= Elsternwick Leader =

Former newspaper in Victoria, Australia

The Elsternwick Leader was a weekly newspaper published from July 1887 until January 1902 in Elsternwick, Victoria, Australia. It was printed from the Leader office in Bay Street, Brighton.

== History ==
The Elsternwick Leader commenced on 16 July 1887. It was published every Saturday and initially consisted of four pages and cost one penny.

The paper was published under many different names. It commenced under the name Elsternwick Leader and East Brighton, South Brighton, Cheltenham, Mentone, Mordialloc, Oakleigh, Sandringham, Balaclava & Caulfield Record. However, it was only published under this title for the one edition, 16 July 1887, before the name changed to Elsternwick Leader and Caulfield and Balaclava Guardian. This name only lasted for two editions, 23 July and 30 July 1887. Further name changes followed until the 18 February 1888 when the Caulfield and Elsternwick Leader became the enduring title until the paper ceased on 4 January 1902.

The newspaper was initially published by R.Lemon and A.H. Richardson who also published many other newspapers including the Brighton Leader and Oakleigh Leader and District Record.
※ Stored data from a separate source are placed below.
Background: an optimization exercise with open tools, aiming at small area, a short achievable clock period and few clock cycles per item. Do not read the settings as production practice.
At most, simulation tests tie the RTL to the original design; equivalence was not proved.
For run 1, only the layout was checked, not whether the RTL still works.

==> flow/design.v (outline; a module is shown in full before it is edited, if it fits) <==
// module chroma_window: 94 lines
// module csc_sum: 515 lines
// module filt_sum: 153 lines
// module rgb_packer: 104 lines
// module yuv_to_rgb: 49 lines
module yuv_to_rgb (
	input logic CLOCK_50_I,
	input logic resetn,
	input logic in_valid,
	input logic [SAMPLE_W-1:0] in_y_even,
	input logic [SAMPLE_W-1:0] in_y_odd,
	input logic [SAMPLE_W-1:0] in_u,
	input logic [SAMPLE_W-1:0] in_v,
	output logic busy,
	output logic out_valid,
	output logic [WORD_W-1:0] out_word,
	output logic out_line_end
);
  // ...
==> flow/flow/run.sh <==
#!/bin/bash
set -euo pipefail
bash standard.sh SETUP_SLACK_MARGIN=11 finish > make_finish.log 2>&1
==> flow/standard.sh <==
#!/bin/bash
# synth_recipe.tcl (not shown) runs the flow's synth.tcl, then flattens the netlist and writes it again
# the make line also repeats each setting of config.mk as NAME=value (left out here)
make -C /OpenROAD-flow-scripts/flow DESIGN_CONFIG=/design/flow/config.mk WORK_HOME=/design/flow/orfs CLKGATE_MAP_FILE= SYNTH_SCRIPT=/design/flow/synth_recipe.tcl "${@:-finish}"
==> flow/config.mk <==
export PLATFORM = sky130hd
export DESIGN_NAME = yuv_to_rgb
export DESIGN_NICKNAME = yuv_to_rgb
export VERILOG_FILES = /design/flow/design.v
export SDC_FILE = /design/flow/constraint.sdc
export NUM_CORES = 4
export LEC_CHECK = 0
export CAP_MARGIN = 20
export CORE_MARGIN = 2
export CORE_UTILIZATION = 40
export SLEW_MARGIN = 20
==> flow/constraint.sdc <==
create_clock -name core_clock -period 15.0 [get_ports {CLOCK_50_I}]
set_input_delay 3.0000 -clock core_clock [delete_from_list [all_inputs] [get_ports {CLOCK_50_I}]]
set_output_delay 3.0000 -clock core_clock [all_outputs]
set_load 0.01 [all_outputs]
==> summary.txt, run 1 <==
Critical path:
- Walking the worst path, the cells encountered are buf_6.
- The launch instance of the worst register-to-register path is result_i.pu[2].
- The endpoint of the worst register-to-register path is result_i.g_c_q.
- STA puts the critical path data required time at 12.00 ns.
- The startpoint of the most critical setup path is decode_i.busy_q.

Status:
- The flow ran to the end and the layout has no timing, DRC or antenna violations.

Logic synthesis:
- The synthesized netlist devotes 5.65% of its cell area to simple gates.
- In the synthesized netlist the dominant register cell turns out to be dfxtp_1.
- The synthesized-area fraction occupied by adder cells is 32.8%.

Global route:
- The largest net degree at the start of global routing is 50.
- The layer flagged by global routing as most heavily used is met2.

Drt:
- Signal routing reaches up to met4.
- Dividing the detail-routed via count by the number of cells gives 4.76.

Finish:
- The relative area of non-clock buffer cells in the final design is 3.41%.
- The final non-filler cell total is 2589.
- Leaving out fill and tap cells, the most frequent cells in the layout are 371 x inv_1, 225 x fa_1, 196 x ha_1.
- The area of all placed cells without fillers is 0.0241 mm^2.
- The multi-input combinational cells in the finished layout cover a total of 0.0108 mm^2.

Place:
- After detailed placement, the total cell area comes to 0.0226 mm^2.

CTS:
- The number of clock buffers inserted by TritonCTS is 40.
- The clock network latency to the later pin of the worst-skew pair is 0.55 ns.
- In this run the clock root is driven by a clkbuf_16.
- Clock-pin slew was measured on the worst setup and hold paths at 0.06 ns.

Hold path:
- The path class of the tightest hold or removal check is register to register.

Die:
- The standard cell core area is 0.0526 mm^2.
- The die is 234 um tall.

Timing:
- The post-route setup TNS is 0 ns.
- Setup repair after global routing could not meet its margin everywhere.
The first issue of the Elsternwick Leader stated:

Very rapid improvements have been made in this rising locality, and are still in progress. To keep pace with this progress the proprietor of this journal has decided to publish a localised edition of the Leader in Elsternwick. We can assure our patrons and numerous readers in Elsternwick that no matter affecting its development and well being will be overlooked by us.

The newspaper was sold to T.M.Donaldson & Co. in February 1888, who continued to publish the newspaper until it ceased in 1902.